=== EXERCISE DETAILS ===
Copy every line below that has the word "localparam" in it.

(Saved data entries)
====

File: src/rtl/decode.sv
// rtl/decode.sv - RV32I decode stage: operand select, class flags, immediates, busy scoreboard
// and a single output pipeline register feeding execute.
module decode #(
  parameter int XLEN = 32,
  parameter int NREG = 32
) (
  input  logic            clk,
  input  logic            reset,
  input  logic            in_valid,
  output logic            in_ready,
  input  logic [31:0]     instr,
  input  logic [XLEN-1:0] pc,
  output logic [4:0]      rs1_addr,
  output logic [4:0]      rs2_addr,
  input  logic [XLEN-1:0] rs1_data,
  input  logic [XLEN-1:0] rs2_data,
  output logic            out_valid,
  input  logic            out_ready,
  input  logic            flush,
  input  logic            wb_valid,
  input  logic [4:0]      wb_dest,
  output logic            is_load,
  output logic            is_store,
  output logic            is_branch,
  output logic            is_jump,
  output logic            is_reg,
  output logic            is_alu,
  output logic [XLEN-1:0] operand_a,
  output logic [XLEN-1:0] operand_b,
  output logic [XLEN-1:0] branch_dest,
  output logic [XLEN-1:0] store_data,
  output logic [4:0]      dest,
  output logic [2:0]      func3,
  output logic            func7,
  output logic [XLEN-1:0] curr_pc,
  output logic            illegal
);

  localparam logic [6:0] OPC_OP     = 7'b0110011;
  localparam logic [6:0] OPC_OP_IMM = 7'b0010011;
  localparam logic [6:0] OPC_LUI    = 7'b0110111;
  localparam logic [6:0] OPC_AUIPC  = 7'b0010111;
  localparam logic [6:0] OPC_JAL    = 7'b1101111;
  localparam logic [6:0] OPC_JALR   = 7'b1100111;
  localparam logic [6:0] OPC_BRANCH = 7'b1100011;
  localparam logic [6:0] OPC_LOAD   = 7'b0000011;
  localparam logic [6:0] OPC_STORE  = 7'b0100011;

  logic [4:0]      rd;
  logic [XLEN-1:0] imm_i, imm_s, imm_b, imm_u, imm_j;
  logic            d_load, d_store, d_branch, d_jump, d_reg, d_alu, d_f7, d_bad;
  logic            use1, use2, writer, hazard, accept;
  logic [XLEN-1:0] d_a, d_b, d_bd, d_sd;
  logic [4:0]      d_dest;
  logic [2:0]      d_f3;
  logic [NREG-1:0] busy, busy_next;

  assign rs1_addr = instr[19:15];
  assign rs2_addr = instr[24:20];
  assign rd       = instr[11:7];

  assign imm_i = XLEN'(signed'(instr[31:20]));
  assign imm_s = XLEN'(signed'({instr[31:25], instr[11:7]}));
  assign imm_b = XLEN'(signed'({instr[31], instr[7], instr[30:25], instr[11:8], 1'b0}));
  assign imm_u = XLEN'(signed'({instr[31:12], 12'b0}));
  assign imm_j = XLEN'(signed'({instr[31], instr[19:12], instr[20], instr[30:21], 1'b0}));

  always_comb begin
    d_load = 1'b0; d_store = 1'b0; d_branch = 1'b0; d_jump = 1'b0;
    d_reg = 1'b0; d_alu = 1'b0; d_f7 = 1'b0; d_bad = 1'b0;
    use1 = 1'b0; use2 = 1'b0; writer = 1'b0;
    d_a = '0; d_b = '0; d_bd = '0; d_sd = '0;
    d_dest = rd;
    d_f3 = instr[14:12];
    case (instr[6:0])
      OPC_OP: begin
        d_alu = 1'b1; writer = 1'b1; use1 = 1'b1; use2 = 1'b1;
        d_a = rs1_data; d_b = rs2_data; d_f7 = instr[30];
      end
      OPC_OP_IMM: begin
        // instr[30] only carries meaning for the shift-right immediates
        d_alu = 1'b1; writer = 1'b1; use1 = 1'b1;
        d_a = rs1_data; d_b = imm_i; d_f7 = (instr[14:12] == 3'b101) & instr[30];
      end
      OPC_LUI: begin
        d_alu = 1'b1; writer = 1'b1; d_b = imm_u; d_f3 = 3'b000;
      end
      OPC_AUIPC: begin
        d_alu = 1'b1; writer = 1'b1; d_a = pc; d_b = imm_u; d_f3 = 3'b000;
      end
      OPC_JAL: begin
        d_jump = 1'b1; writer = 1'b1; d_a = imm_j; d_f3 = 3'b000;
      end
      OPC_JALR: begin
        d_jump = 1'b1; d_reg = 1'b1; writer = 1'b1; use1 = 1'b1;
        d_a = rs1_data; d_b = imm_i;
      end
      OPC_BRANCH: begin
        d_branch = 1'b1; use1 = 1'b1; use2 = 1'b1;
        d_a = rs1_data; d_b = rs2_data; d_bd = imm_b; d_dest = 5'd0;
      end
      OPC_LOAD: begin
        d_load = 1'b1; writer = 1'b1; use1 = 1'b1; d_a = rs1_data; d_b = imm_i;
      end
      OPC_STORE: begin
        d_store = 1'b1; use1 = 1'b1; use2 = 1'b1;
        d_a = rs1_data; d_b = imm_s; d_sd = rs2_data; d_dest = 5'd0;
      end
      default: begin
        d_bad = 1'b1; d_dest = 5'd0; d_f3 = 3'b000;
      end
    endcase
  end

  assign hazard = (use1 & (rs1_addr != 5'd0) & busy[rs1_addr])
                | (use2 & (rs2_addr != 5'd0) & busy[rs2_addr])
                | (writer & (rd != 5'd0) & busy[rd]);
  assign in_ready = (~out_valid | out_ready) & ~hazard & ~flush & ~illegal;
  assign accept   = in_valid & in_ready;

  // Set is applied last so a same-cycle writeback of the new destination loses.
  always_comb begin
    busy_next = busy;
    if (wb_valid) busy_next[wb_dest] = 1'b0;
    if (flush && out_valid) busy_next[dest] = 1'b0;
    if (accept && writer) busy_next[rd] = 1'b1;
    busy_next[0] = 1'b0;
  end

  always_ff @(posedge clk or posedge reset) begin
    if (reset) begin
      busy <= '0; out_valid <= 1'b0; illegal <= 1'b0;
      is_load <= 1'b0; is_store <= 1'b0; is_branch <= 1'b0;
      is_jump <= 1'b0; is_reg <= 1'b0; is_alu <= 1'b0;
      operand_a <= '0; operand_b <= '0; branch_dest <= '0; store_data <= '0;
      dest <= '0; func3 <= '0; func7 <= 1'b0; curr_pc <= '0;
    end else begin
      busy <= busy_next;
      if (flush) begin
        out_valid <= 1'b0;
      end else if (accept) begin
        out_valid <= ~d_bad;
        illegal <= illegal | d_bad;
        is_load <= d_load; is_store <= d_store; is_branch <= d_branch;
        is_jump <= d_jump; is_reg <= d_reg; is_alu <= d_alu;
        operand_a <= d_a; operand_b <= d_b; branch_dest <= d_bd; store_data <= d_sd;
        dest <= d_dest; func3 <= d_f3; func7 <= d_f7; curr_pc <= pc;
      end else if (out_ready) begin
        out_valid <= 1'b0;
      end
    end
  end

endmodule
File: config.mk
export PLATFORM = sky130hd
export DESIGN_NAME = decode
export DESIGN_NICKNAME = d
export VERILOG_FILES = /design/src/rtl/decode.sv
export SDC_FILE = /design/constraint.sdc
export NUM_CORES = 1
export LEC_CHECK = 0
export ABC_AREA = 1
export BUFFER_PORTS_ARGS = -buffer_cell sky130_fd_sc_hd__buf_4
export CELL_PAD_IN_SITES_DETAIL_PLACEMENT = 1
export CELL_PAD_IN_SITES_GLOBAL_PLACEMENT = 1
export CORE_MARGIN = 5
export CORE_UTILIZATION = 37
export CTS_CLUSTER_DIAMETER = 50
export DETAILED_ROUTE_END_ITERATION = 8
export GPL_ROUTABILITY_DRIVEN = 1
export PLACE_DENSITY = 0.88
export SLEW_MARGIN = 40
export SYNTH_ARGS = -nofsm -noshare
export SYNTH_HDL_FRONTEND = slang
export SYNTH_SLANG_ARGS = --single-unit
File: constraint.sdc
create_clock -name clk -period 7.91 [get_ports clk]
set_input_delay 1.582 -clock clk [delete_from_list [all_inputs] [get_ports clk]]
set_output_delay 1.582 -clock clk [all_outputs]
set_load 0.01 [all_outputs]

====

=== ANSWER BOX ===
  localparam logic [6:0] OPC_OP     = 7'b0110011;
  localparam logic [6:0] OPC_OP_IMM = 7'b0010011;
  localparam logic [6:0] OPC_LUI    = 7'b0110111;
  localparam logic [6:0] OPC_AUIPC  = 7'b0010111;
  localparam logic [6:0] OPC_JAL    = 7'b1101111;
  localparam logic [6:0] OPC_JALR   = 7'b1100111;
  localparam logic [6:0] OPC_BRANCH = 7'b1100011;
  localparam logic [6:0] OPC_LOAD   = 7'b0000011;
  localparam logic [6:0] OPC_STORE  = 7'b0100011;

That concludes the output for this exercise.